* Assignment *
Would you repeat exactly the part of the listing below that runs from the line containing "fin_nets 1320 \" down to the line containing "gr-total-overflow 0 \", inclusive, and nothing else?

* The data *
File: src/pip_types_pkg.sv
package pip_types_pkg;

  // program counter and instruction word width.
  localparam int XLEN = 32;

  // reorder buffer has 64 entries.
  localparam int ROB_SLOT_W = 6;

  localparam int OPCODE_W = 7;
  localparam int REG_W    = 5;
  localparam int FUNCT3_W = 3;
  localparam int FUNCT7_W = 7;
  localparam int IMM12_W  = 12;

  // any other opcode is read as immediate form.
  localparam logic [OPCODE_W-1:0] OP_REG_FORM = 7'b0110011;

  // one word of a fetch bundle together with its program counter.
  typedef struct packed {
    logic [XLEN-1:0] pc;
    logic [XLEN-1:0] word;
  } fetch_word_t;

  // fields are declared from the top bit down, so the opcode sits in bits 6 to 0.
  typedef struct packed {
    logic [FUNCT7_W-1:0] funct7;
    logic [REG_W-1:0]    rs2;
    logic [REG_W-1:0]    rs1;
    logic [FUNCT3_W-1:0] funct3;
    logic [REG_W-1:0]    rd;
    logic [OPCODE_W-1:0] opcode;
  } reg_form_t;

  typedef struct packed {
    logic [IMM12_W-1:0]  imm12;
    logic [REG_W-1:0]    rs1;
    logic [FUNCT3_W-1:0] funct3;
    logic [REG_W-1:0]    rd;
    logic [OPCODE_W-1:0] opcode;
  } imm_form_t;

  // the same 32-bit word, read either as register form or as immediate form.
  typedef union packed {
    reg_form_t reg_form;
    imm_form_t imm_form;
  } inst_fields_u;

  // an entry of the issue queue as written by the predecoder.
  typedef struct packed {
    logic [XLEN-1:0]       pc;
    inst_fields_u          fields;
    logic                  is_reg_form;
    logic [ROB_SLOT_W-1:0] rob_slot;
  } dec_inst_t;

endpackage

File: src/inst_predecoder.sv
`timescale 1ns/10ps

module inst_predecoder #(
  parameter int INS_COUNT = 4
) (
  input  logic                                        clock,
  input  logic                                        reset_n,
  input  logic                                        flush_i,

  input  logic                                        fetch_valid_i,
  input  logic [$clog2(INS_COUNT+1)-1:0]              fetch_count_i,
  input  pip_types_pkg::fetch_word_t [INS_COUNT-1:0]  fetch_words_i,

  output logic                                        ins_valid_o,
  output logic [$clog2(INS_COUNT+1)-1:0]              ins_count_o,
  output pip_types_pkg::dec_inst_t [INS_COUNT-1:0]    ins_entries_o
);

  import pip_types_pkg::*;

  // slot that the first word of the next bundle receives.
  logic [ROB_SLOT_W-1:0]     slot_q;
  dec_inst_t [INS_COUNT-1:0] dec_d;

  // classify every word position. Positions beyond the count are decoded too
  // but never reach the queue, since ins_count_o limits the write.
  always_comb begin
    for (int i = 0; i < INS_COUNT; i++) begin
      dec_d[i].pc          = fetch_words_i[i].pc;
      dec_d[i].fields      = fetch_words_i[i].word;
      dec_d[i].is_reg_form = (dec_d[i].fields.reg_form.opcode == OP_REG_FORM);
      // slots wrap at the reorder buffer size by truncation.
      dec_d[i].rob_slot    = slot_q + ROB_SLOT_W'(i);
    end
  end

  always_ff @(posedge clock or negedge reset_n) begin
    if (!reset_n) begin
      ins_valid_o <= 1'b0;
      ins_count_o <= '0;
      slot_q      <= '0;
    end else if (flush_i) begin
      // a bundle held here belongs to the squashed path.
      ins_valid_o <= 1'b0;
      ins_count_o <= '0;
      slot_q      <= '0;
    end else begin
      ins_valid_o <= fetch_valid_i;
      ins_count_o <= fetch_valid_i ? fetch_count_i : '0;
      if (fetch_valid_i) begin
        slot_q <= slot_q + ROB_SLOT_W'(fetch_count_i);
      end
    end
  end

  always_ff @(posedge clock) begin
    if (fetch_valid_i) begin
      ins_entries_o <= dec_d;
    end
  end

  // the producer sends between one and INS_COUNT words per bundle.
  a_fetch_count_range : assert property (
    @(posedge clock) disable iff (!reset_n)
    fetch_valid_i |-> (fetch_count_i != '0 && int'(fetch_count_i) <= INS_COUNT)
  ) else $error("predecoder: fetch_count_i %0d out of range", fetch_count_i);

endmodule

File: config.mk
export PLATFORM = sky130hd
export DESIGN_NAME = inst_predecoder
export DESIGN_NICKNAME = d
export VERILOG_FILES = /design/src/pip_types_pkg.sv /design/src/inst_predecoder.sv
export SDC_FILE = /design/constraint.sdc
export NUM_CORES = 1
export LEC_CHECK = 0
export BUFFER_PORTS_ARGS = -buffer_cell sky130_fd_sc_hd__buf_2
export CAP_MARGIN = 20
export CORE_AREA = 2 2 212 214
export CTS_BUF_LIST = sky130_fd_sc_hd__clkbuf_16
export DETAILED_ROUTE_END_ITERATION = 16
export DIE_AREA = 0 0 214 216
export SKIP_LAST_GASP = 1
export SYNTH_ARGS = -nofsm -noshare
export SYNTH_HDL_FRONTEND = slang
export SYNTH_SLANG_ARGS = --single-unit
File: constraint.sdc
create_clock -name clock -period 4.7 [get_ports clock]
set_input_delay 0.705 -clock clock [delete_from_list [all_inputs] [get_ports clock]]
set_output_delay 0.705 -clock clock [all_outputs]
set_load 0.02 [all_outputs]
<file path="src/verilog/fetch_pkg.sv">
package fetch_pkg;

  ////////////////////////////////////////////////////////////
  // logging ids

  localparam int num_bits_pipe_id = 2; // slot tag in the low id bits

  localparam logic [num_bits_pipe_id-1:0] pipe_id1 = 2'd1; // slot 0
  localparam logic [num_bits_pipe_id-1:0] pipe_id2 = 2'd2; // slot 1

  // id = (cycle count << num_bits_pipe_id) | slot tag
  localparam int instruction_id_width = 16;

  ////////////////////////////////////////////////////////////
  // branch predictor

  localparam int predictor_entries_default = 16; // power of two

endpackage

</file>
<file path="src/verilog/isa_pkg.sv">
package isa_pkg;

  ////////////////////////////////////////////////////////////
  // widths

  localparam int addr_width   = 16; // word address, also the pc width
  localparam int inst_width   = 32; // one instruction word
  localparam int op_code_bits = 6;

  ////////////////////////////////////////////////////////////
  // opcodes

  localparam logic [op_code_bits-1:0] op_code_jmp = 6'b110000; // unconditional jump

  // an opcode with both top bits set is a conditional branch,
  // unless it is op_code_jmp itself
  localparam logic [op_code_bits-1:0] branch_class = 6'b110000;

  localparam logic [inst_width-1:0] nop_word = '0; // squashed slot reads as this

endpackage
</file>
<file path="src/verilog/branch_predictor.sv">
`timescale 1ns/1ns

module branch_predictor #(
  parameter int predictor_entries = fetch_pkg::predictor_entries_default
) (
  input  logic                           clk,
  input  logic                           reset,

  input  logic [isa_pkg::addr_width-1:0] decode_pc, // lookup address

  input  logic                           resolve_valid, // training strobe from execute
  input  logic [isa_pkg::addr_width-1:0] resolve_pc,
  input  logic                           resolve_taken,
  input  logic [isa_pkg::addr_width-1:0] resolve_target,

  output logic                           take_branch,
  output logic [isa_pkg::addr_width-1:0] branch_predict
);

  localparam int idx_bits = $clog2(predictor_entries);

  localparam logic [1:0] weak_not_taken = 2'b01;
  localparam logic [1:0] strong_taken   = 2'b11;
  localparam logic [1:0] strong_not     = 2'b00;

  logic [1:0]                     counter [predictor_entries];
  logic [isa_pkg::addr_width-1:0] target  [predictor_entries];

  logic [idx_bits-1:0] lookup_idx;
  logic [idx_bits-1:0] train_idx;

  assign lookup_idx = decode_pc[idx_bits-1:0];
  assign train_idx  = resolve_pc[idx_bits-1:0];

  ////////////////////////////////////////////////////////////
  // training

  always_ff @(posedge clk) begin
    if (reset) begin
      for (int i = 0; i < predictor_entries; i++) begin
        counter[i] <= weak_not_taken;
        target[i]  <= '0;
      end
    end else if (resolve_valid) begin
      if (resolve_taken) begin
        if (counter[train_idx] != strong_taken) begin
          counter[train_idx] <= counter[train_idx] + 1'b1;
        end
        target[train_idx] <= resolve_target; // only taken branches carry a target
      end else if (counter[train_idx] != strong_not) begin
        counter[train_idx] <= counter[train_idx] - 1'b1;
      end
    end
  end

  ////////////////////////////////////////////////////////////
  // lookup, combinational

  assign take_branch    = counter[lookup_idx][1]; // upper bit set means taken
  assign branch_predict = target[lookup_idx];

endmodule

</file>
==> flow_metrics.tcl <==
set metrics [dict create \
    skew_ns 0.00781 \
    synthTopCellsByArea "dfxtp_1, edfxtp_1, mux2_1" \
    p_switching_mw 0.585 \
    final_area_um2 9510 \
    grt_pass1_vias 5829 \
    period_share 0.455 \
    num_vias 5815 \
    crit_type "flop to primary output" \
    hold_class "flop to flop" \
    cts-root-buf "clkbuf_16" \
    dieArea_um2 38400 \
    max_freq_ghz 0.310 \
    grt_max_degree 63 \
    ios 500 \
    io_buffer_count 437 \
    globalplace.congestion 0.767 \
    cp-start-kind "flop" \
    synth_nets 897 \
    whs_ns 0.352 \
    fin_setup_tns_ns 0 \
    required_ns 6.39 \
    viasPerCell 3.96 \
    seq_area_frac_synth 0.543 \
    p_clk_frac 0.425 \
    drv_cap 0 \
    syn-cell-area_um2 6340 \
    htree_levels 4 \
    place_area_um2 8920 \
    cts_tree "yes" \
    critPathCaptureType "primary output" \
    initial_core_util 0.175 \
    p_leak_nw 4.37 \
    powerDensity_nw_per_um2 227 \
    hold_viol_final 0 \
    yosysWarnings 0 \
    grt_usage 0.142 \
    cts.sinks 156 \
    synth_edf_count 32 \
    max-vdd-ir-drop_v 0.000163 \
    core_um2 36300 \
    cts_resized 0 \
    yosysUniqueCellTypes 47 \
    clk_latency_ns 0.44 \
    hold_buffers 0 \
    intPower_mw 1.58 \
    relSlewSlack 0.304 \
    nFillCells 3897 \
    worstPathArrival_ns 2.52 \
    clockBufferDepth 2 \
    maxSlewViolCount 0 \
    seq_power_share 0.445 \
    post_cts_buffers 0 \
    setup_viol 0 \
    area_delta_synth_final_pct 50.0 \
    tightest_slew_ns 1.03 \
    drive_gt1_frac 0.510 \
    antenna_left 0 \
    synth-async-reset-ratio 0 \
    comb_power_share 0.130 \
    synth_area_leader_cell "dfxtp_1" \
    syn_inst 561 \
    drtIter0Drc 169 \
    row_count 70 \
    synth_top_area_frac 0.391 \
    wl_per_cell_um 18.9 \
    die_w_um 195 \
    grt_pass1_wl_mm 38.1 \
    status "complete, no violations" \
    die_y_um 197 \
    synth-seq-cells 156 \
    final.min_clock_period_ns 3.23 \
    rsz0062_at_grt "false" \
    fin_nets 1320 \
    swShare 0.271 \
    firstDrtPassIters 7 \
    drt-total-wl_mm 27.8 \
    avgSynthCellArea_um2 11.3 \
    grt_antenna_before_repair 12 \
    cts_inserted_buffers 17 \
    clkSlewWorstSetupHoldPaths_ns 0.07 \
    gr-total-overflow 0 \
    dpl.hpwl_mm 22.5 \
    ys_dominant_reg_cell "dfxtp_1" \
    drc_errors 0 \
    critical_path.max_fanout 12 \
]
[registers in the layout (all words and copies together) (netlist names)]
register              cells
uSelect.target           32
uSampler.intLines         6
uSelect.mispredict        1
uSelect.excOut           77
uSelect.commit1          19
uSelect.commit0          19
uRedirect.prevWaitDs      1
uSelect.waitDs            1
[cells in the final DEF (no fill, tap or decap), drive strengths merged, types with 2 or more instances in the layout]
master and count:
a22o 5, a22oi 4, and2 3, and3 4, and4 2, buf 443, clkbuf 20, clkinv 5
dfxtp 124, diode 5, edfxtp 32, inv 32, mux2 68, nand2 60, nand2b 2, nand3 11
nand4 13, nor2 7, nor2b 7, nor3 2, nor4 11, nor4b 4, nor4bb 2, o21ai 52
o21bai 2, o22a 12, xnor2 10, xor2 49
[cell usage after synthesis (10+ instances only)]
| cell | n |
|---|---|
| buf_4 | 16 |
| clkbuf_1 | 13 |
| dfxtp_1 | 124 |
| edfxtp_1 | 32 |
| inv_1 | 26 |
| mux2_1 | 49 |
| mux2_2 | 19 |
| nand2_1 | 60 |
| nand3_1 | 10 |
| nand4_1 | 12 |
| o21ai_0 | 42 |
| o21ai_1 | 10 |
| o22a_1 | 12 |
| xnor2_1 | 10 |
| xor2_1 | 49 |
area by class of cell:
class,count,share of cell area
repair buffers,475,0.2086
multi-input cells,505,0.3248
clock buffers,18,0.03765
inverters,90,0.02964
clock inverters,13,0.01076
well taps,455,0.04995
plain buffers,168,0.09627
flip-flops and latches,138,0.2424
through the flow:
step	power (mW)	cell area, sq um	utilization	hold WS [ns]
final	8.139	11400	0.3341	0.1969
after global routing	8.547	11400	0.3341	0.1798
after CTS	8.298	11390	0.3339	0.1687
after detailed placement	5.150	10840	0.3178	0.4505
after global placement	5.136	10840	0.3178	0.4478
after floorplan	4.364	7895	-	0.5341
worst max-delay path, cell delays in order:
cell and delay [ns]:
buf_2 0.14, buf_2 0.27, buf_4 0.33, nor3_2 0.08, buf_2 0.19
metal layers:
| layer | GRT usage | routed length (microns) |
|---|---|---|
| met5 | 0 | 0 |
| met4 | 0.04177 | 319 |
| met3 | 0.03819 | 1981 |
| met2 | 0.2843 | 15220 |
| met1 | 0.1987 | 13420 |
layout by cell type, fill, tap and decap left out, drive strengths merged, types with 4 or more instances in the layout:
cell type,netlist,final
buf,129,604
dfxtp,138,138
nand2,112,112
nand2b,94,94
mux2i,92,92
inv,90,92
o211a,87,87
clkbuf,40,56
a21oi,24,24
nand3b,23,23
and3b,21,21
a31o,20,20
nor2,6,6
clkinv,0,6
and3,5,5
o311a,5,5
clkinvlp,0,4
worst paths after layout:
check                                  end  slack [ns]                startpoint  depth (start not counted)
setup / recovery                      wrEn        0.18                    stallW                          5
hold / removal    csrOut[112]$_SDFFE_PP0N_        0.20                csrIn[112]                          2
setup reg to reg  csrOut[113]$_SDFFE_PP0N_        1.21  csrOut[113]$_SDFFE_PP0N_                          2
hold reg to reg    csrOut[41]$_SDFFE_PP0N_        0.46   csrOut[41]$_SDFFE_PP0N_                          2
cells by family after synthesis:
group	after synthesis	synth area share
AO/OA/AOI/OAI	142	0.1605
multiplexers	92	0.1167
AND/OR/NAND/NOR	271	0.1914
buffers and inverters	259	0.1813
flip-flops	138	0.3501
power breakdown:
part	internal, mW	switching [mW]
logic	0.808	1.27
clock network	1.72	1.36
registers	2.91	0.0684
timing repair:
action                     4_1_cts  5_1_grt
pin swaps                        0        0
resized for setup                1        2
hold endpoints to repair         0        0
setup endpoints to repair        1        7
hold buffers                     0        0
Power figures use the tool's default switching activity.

* Task result *
    fin_nets 1320 \
    swShare 0.271 \
    firstDrtPassIters 7 \
    drt-total-wl_mm 27.8 \
    avgSynthCellArea_um2 11.3 \
    grt_antenna_before_repair 12 \
    cts_inserted_buffers 17 \
    clkSlewWorstSetupHoldPaths_ns 0.07 \
    gr-total-overflow 0 \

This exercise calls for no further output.